Level matching is critical because it makes it easy to distinguish one unit from the other whether there is an audible difference or not between the two. There is no point in making a bias controlled experiment without level matching because you will get 100% result every time. The difference in level creates an audible difference all by itself.
I understand what you believe and why. I was there myself for many years until I actually did the tests myself. The problem on this forum is simply that you are debating with only part of the experience. We all have hearing bias. Very few of us understand that, however, because very few of us have done the comparisons without it.
There are plenty of audible differences in audio but modern DACs aren't one of them.
Thanks you FMW, yours are the only replies that have content, and i appreciate them.
(1) Why should there be level differences if the DACs are all the same and the analog circuitry is so linear?
(2) I went back and reread the OP and early posts. The title of this thread is a question, but the intent from the start was a statement: There is no audible difference. That is a given.

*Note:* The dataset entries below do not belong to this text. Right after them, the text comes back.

[src/hw/rtl/cfn_crc_pkg.sv]
package cfn_crc_pkg;

  localparam logic [31:0] CRC_POLY = 32'hEDB8_8320;
  localparam logic [31:0] CRC_INIT = 32'hFFFF_FFFF;
  localparam logic [31:0] CRC_XOROUT = 32'hFFFF_FFFF;

  localparam logic [7:0] BYTE_NUL = 8'h00;
  localparam logic [7:0] BYTE_UPPER_A = 8'h41;
  localparam logic [7:0] BYTE_UPPER_Z = 8'h5A;
  localparam logic [7:0] BYTE_CASE_OFS = 8'h20;
  localparam logic [7:0] BYTE_SLASH = 8'h2F;
  localparam logic [7:0] BYTE_BACKSLASH = 8'h5C;

  typedef logic [31:0] crc_t;
  typedef logic [7:0] name_byte_t;

  function automatic name_byte_t fold_byte(input name_byte_t b);
    name_byte_t f;
    if (b >= BYTE_UPPER_A && b <= BYTE_UPPER_Z) begin
      f = b + BYTE_CASE_OFS;
    end else if (b == BYTE_SLASH) begin
      f = BYTE_BACKSLASH;
    end else begin
      f = b;
    end
    return f;
  endfunction

  // reflected crc-32, one byte, logical shift
  function automatic crc_t crc_byte(input crc_t crc, input name_byte_t b);
    crc_t c;
    c = crc ^ {24'h000000, b};
    for (int k = 0; k < 8; k++) begin
      if (c[0]) begin
        c = (c >> 1) ^ CRC_POLY;
      end else begin
        c = c >> 1;
      end
    end
    return c;
  endfunction

endpackage

[src/hw/rtl/case_folded_name_crc32_hash_core.sv]
// case-folded file-name crc-32 hash core
// result: out_valid is registered and rises when a terminating zero byte leaves the input register
// throughput: one byte per cycle, set by the single-byte crc update between the
//   input register and the crc register; input stalls only while a terminating
//   byte waits behind a result word that has not been taken
// reset: synchronous active-low rst_n clears valids and reloads crc with all ones
module case_folded_name_crc32_hash_core (
  input  logic        clk,
  input  logic        rst_n,
  input  logic        in_valid,
  output logic        in_ready,
  input  logic [7:0]  in_name_byte,
  output logic        out_valid,
  input  logic        out_ready,
  output logic [31:0] out_name_id
);

  logic                   s1_valid_r;
  cfn_crc_pkg::name_byte_t s1_byte_r;
  cfn_crc_pkg::crc_t      crc_r;
  cfn_crc_pkg::crc_t      crc_nxt;
  logic                   out_valid_r;
  cfn_crc_pkg::crc_t      out_id_r;
  logic                   s1_term;
  logic                   s1_go;
  logic                   out_free;

  assign out_free = !out_valid_r || out_ready;
  assign s1_term  = (s1_byte_r == cfn_crc_pkg::BYTE_NUL);
  assign s1_go    = s1_valid_r && (!s1_term || out_free);
  assign in_ready = !s1_valid_r || s1_go;

  always_comb begin
    crc_nxt = crc_r;
    if (s1_go) begin
      if (s1_term) begin
        crc_nxt = cfn_crc_pkg::CRC_INIT;
      end else begin
        crc_nxt = cfn_crc_pkg::crc_byte(crc_r, cfn_crc_pkg::fold_byte(s1_byte_r));
      end
    end
  end

  always_ff @(posedge clk) begin
    if (!rst_n) begin
      s1_valid_r  <= 1'b0;
      crc_r       <= cfn_crc_pkg::CRC_INIT;
      out_valid_r <= 1'b0;
    end else begin
      crc_r <= crc_nxt;
      if (in_ready) begin
        s1_valid_r <= in_valid;
      end
      if (s1_go && s1_term) begin
        out_valid_r <= 1'b1;
      end else if (out_ready) begin
        out_valid_r <= 1'b0;
      end
    end
  end

  always_ff @(posedge clk) begin
    if (in_valid && in_ready) begin
      s1_byte_r <= in_name_byte;
    end
    if (s1_go && s1_term) begin
      out_id_r <= crc_r ^ cfn_crc_pkg::CRC_XOROUT;
    end
  end

  assign out_valid   = out_valid_r;
  assign out_name_id = out_id_r;

  a_term_gives_word: assert property (@(posedge clk) disable iff (!rst_n)
    (s1_go && s1_term) |=> out_valid_r)
    else $error("terminating byte did not produce a word");

  a_term_reloads_crc: assert property (@(posedge clk) disable iff (!rst_n)
    (s1_go && s1_term) |=> (crc_r == cfn_crc_pkg::CRC_INIT))
    else $error("crc not reloaded after terminating byte");

  a_stall_only_on_term: assert property (@(posedge clk) disable iff (!rst_n)
    !in_ready |-> (s1_valid_r && s1_term && out_valid_r && !out_ready))
    else $error("input stalled without a blocked terminating byte");

  a_crc_holds_when_idle: assert property (@(posedge clk) disable iff (!rst_n)
    !s1_valid_r |=> $stable(crc_r))
    else $error("crc changed with no byte in stage");

endmodule
[config.mk]
export PLATFORM = sky130hd
export DESIGN_NAME = case_folded_name_crc32_hash_core
export DESIGN_NICKNAME = d
export VERILOG_FILES = /design/src/hw/rtl/cfn_crc_pkg.sv /design/src/hw/rtl/case_folded_name_crc32_hash_core.sv
export SDC_FILE = /design/constraint.sdc
export NUM_CORES = 1
export LEC_CHECK = 0
export BUFFER_PORTS_ARGS = -buffer_cell sky130_fd_sc_hd__buf_2
export CORE_AREA = 2 2 100 102
export DETAILED_ROUTE_END_ITERATION = 10
export DIE_AREA = 0 0 102 104
export PLACE_DENSITY = 0.64
export SYNTH_ARGS = -nofsm -noshare
export SYNTH_HDL_FRONTEND = slang
export SYNTH_SLANG_ARGS = --single-unit
[constraint.sdc]
create_clock -name clk -period 4.2 [get_ports clk]
set_input_delay 0.63 -clock clk [delete_from_list [all_inputs] [get_ports clk]]
set_output_delay 0.63 -clock clk [all_outputs]
set_load 0.01 [all_outputs]
==> impl_metrics.yaml, run 1 <==
clocking:
  postCtsSetupRepairBufs: 0
  clockBufferDepth: 2
  cts_root_buf: "clkbuf_8"
  worstSkewPairLatency_ns: 0.35
  path_clk_slew_ns: 0.08
  clock-sinks: 74
  cts_hold_buf: 0
  h-tree-depth: 3
  cts_tree: "built"
  cts_resized: 0
  cts_made_buffers: 9
synthesis:
  syn_area_per_cell_um2: 11.5
  synth_edf_count: 40
  yosysMostFrequentCell: "xnor2_1"
  yosys.area.top_type: "edfxtp_1"
  synthFlopType: "edfxtp_1"
  yosysWarnings: 0
  syn_area_um2: 3540
  ys_top_cells_by_area: "edfxtp_1 34%, dfxtp_1 19%, xnor2_1 13%, o211ai_1 4.9%, xnor3_1 3.8%"
  async_flop_share_pct: 0
  netlist.area_leader.share_pct: 33.9
  synth_seq_cells: 74
  seq_area_frac_synth_pct: 53.1
  ys_types: 46
  synth_commonest_cells: "53 x xnor2_1, 40 x edfxtp_1, 35 x inv_1"
  postSynthCellCount: 309
  synth.net_count: 322
timing:
  period_minus_slack_ns: 2.95
  hold_viol: 0
  finClkSkew_ns: 0.00803
  max_freq_mhz: 339
  slew_violations: 0
  worstMarginPinSlew_ns: 1.06
  setup_viol: 0
  timing.slew.headroom_pct: 29.5
  tns_ns: 0
  fin_crit_sh_pct: 70.2
  setup_slack_ns: 1.25
  rsz0062_at_grt: "false"
pwr:
  pwr-share-seq_pct: 40.2
  p_comb_share_pct: 30.3
  ir_worst_vdd_mv: 0.208
  pwr-share-clk_pct: 29.4
  p_int_mw: 1.52
  switching_share_pct: 29.0
  p_switching_mw: 0.621
  finalPower_mw: 2.15
  powerDensity_nw_per_um2: 514
  p_leak_nw: 1.83
global_route:
  grt_pass1_vias: 2389
  antenna_found_initial: 0
  grt.total_usage_pct: 14.7
  grt_pass1_wl_um: 11900
  grt_max_degree: 52
  grt.overflow.total: 0
route:
  avgViaCountPerCell: 4.69
  drtIter0Drc: 100
  wl_per_cell_um: 14.4
  antenna_left: 0
  dr.pass1.iters: 4
  wl_um: 7180
  drc: 0
  vias: 2334
worst_setup_path:
  max_stage_delay_ns: 0.59
  cp_slowest_cell: "or4_1"
  critPathMaxFanout: 22
  crit_path_start_kind: "register"
  critPathKind: "register to register"
  worstPathArrival_ns: 2.97
  reg2reg_to: "out_name_id[29]"
  worstPathRequired_ns: 4.22
  cp-end-kind: "register"
  rr_worst_depth: 4
  rrSetupSlack_ns: 1.25
  r2r-start: "s1_byte_r[0]"
  path_cells: "or4_4, or4_1, nor2_2, buf_4"
placement:
  place_hpwl_um: 5170
  pre_cts_slack_ns: 1.26
  io_buffers: 45
  gp_congestion: 0.823
  placed_area_um2: 3950
floorplanning:
  die_area_um2: 10600
  ios: 46
  die_w_um: 102
  num_rows: 36
  core_um2: 9550
  initial_core_util_pct: 37.1
  die_h_um: 104
finish:
  areaGrowthSynthToFinish_pct: 17.8
  fillerInstances: 955
  drive_above_1_share_pct: 21.9
  n_antenna_cell: 0
  fin_nets: 373
  finalInstanceArea_um2: 4180
  utilization_pct: 43.7
run:
  maxCapViolCount: 0
min_path:
  hold-path-endpoint: "s1_byte_r[7]"
  holdPathStages: 1
  hp-start: "in_name_byte[7]"
  hp-class: "primary input to register"
run_status:
  status: "finished clean"
[registers in the layout, indices dropped and copies added (netlist names)]
| signal | flops |
|---|---|
| crc_r | 32 |
| out_name_id | 32 |
| s1_byte_r | 8 |
| out_valid | 1 |
| s1_valid_r | 1 |
[power by group through the flow]
stage	combinational, mW	clock [mW]	sequential, mW
floorplan	0.553	0	0.863
global placement	0.643	0	0.879
detailed placement	0.653	0	0.879
CTS	0.655	0.653	0.863
global route	0.713	0.680	0.869
finish	0.651	0.632	0.864
[cell usage in the layout (no fill, tap or decap), types with 4 or more instances in the layout]
master | netlist | routed
a21oi_1 | 6 | 6
and3_1 | 4 | 4
buf_2 | 1 | 45
buf_4 | 0 | 6
clkbuf_8 | 0 | 9
dfxtp_1 | 34 | 34
edfxtp_1 | 40 | 40
inv_1 | 35 | 35
nand2_1 | 32 | 32
nor2_1 | 6 | 5
nor3_1 | 5 | 5
o211ai_1 | 23 | 23
o22ai_1 | 4 | 4
xnor2_1 | 53 | 53
xnor3_1 | 6 | 6
xor2_1 | 6 | 6
[metal layers]
| layer | vias to the layer above | share of wire (%) | global-route usage (%) |
|---|---|---|---|
| met2 | 54 | 47 | 22.3 |
| met1 | 1100 | 47 | 19.7 |
| met4 | 0 | 0.84 | 5.52 |
| li1 | 1173 | - | - |
| met3 | 7 | 4.9 | 4.37 |
| met5 | - | 0 | 0 |
[worst max-delay path by stage]
stage / start / endpoint / slack [ns] / cells after the start
after detailed placement: s1_byte_r[0] / out_name_id[0] / 1.26 / 4
after CTS: s1_byte_r[0] / out_name_id[29] / 1.22 / 4
after global placement: s1_byte_r[0] / out_name_id[0] / 1.34 / 4
after global routing: s1_byte_r[0] / in_ready / 1.04 / 6
after floorplan: s1_byte_r[0] / out_name_id[0] / 0.88 / 3
final: s1_byte_r[0] / out_name_id[29] / 1.25 / 4
[through the flow]
| stage | cells | hold WS, ns |
|---|---|---|
| after CTS | 498 | 0.434 |
| final | 498 | 0.453 |
| after detailed placement | 482 | 0.469 |
| after global routing | 498 | 0.425 |
| after floorplan | 309 | 0.442 |
| after global placement | 482 | 0.466 |
[layout make-up]
| class | count | area, µm² | area share (%) |
|---|---|---|---|
| flip-flops and latches | 74 | 1880 | 45.1 |
| repair buffers | 51 | 270 | 6.47 |
| inverters | 35 | 131 | 3.15 |
| well taps | 133 | 166 | 3.99 |
| multi-input cells | 189 | 1500 | 35.8 |
| clock inverters | 4 | 73.8 | 1.77 |
| clock buffers | 12 | 156 | 3.75 |
[cells by family after synthesis]
logic type | after synthesis | synth area share (%)
simple gates | 64 | 8.93
fa+ha+maj | 1 | 0.353
flops | 74 | 53.1
compound gates | 55 | 11.8
buf+inv | 46 | 5.12
xor+xnor | 68 | 20.4
mux | 1 | 0.282
[worst max-delay path, delay by kind of cell, from the launching register on]
family                 cells  cell delay [ns]
buffers and inverters      1             0.41
DFF                        1             0.48
and+or+nand+nor            3             1.71
(Power assumes the default switching activity.)
==> run 2: changes to the inputs <==
--- a/config.mk
+++ b/config.mk
@@ -5,11 +5,12 @@
 export SDC_FILE = /design/constraint.sdc
 export NUM_CORES = 1
 export LEC_CHECK = 0
+export ABC_AREA = 1
 export BUFFER_PORTS_ARGS = -buffer_cell sky130_fd_sc_hd__buf_2
-export CORE_AREA = 2 2 100 102
+export CORE_AREA = 2 2 104 106
 export DETAILED_ROUTE_END_ITERATION = 10
-export DIE_AREA = 0 0 102 104
-export PLACE_DENSITY = 0.64
+export DIE_AREA = 0 0 106 108
+export PLACE_DENSITY = 0.63
 export SYNTH_ARGS = -nofsm -noshare
 export SYNTH_HDL_FRONTEND = slang
 export SYNTH_SLANG_ARGS = --single-unit
==> constraint.sdc (replaced) <==
create_clock -name clk -period 2.79 [get_ports clk]
set_input_delay 0.4185 -clock clk [delete_from_list [all_inputs] [get_ports clk]]
set_output_delay 0.4185 -clock clk [all_outputs]
set_load 0.01 [all_outputs]
==> run 2 against run 1 <==
  * Utilization decreased by 0.66 points
  * Hold slack worse by 0.22 ns
  * Clock-buffer cell count rose by 3
  * Critical path depth increased by 4
  * Flip-flop and latch count did not move
  * Die area is 7.9% higher
  * Sequential share of layout area is 2.4 points lower
  * Clock skew rose by 0.0046 ns
  * Highest routed layer unchanged
  * Synthesized area up 8.0%
  * Via count increased by 29%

(3) I used to be an advocate of that position, and I still believe the transduction processes (microphone, speakers) are where the big action occurs. My listening preference tends to small classical and jazz groups, but I do occasionally listen to large orchestrations. I like a sense of openness or air that reminds me of the many jazz groups I've heard in soCal and recitals I've enjoyed at Stanford. But then I replaced my Proceed PAV and Amp 2 with a Sony receiver to simplify my setup. It was as though a soufflé went flat. All the notes were there but the sense of openness had gone. I had/have a Marantz Model 18 receiver that sounded superb driving the old AR3a speakers, so i was surprised. The KEF Reference 102s should have been easier. The PAV and Amp 2 went back into the setup and I gave away the Sony receiver. What I listen for is difficult to describe, but I know it when I hear it. The Hamonia Mundi recording of Corelli Opus 6 No. 1 with McGegan and the PBO is a litmus test I use when evaluating a system. Is the sense of spaciousness present or absent.
(4) As one who used to do psychoacoustic research, I'm aware of hearing bias, but I'm also aware how difficult teasing out psychophysical correlates can be. I used balanced experimental design with many trials and many listeners so I could evaluate the all important interactions, not just main effects. The physical correlates for something like i listen for is difficult to pin down, but I can do the present/absent dichotomy.
(5) Do I think you need to spend big bucks for fine sound? No. I often advise my friends to get an Oppo BDP 105 as disc player and processor, a decent amp, and a pair of something like the KEF LS50 speakers. All my equipment except for the Oppo was purchased used, often at 10 cents on the dollar and never more than 50 cents.
I enjoy intellectual discussion; I just don't enjoy the mud slinging so common in this thread but not elsewhere at AVS, the Asylum, or Audiogon.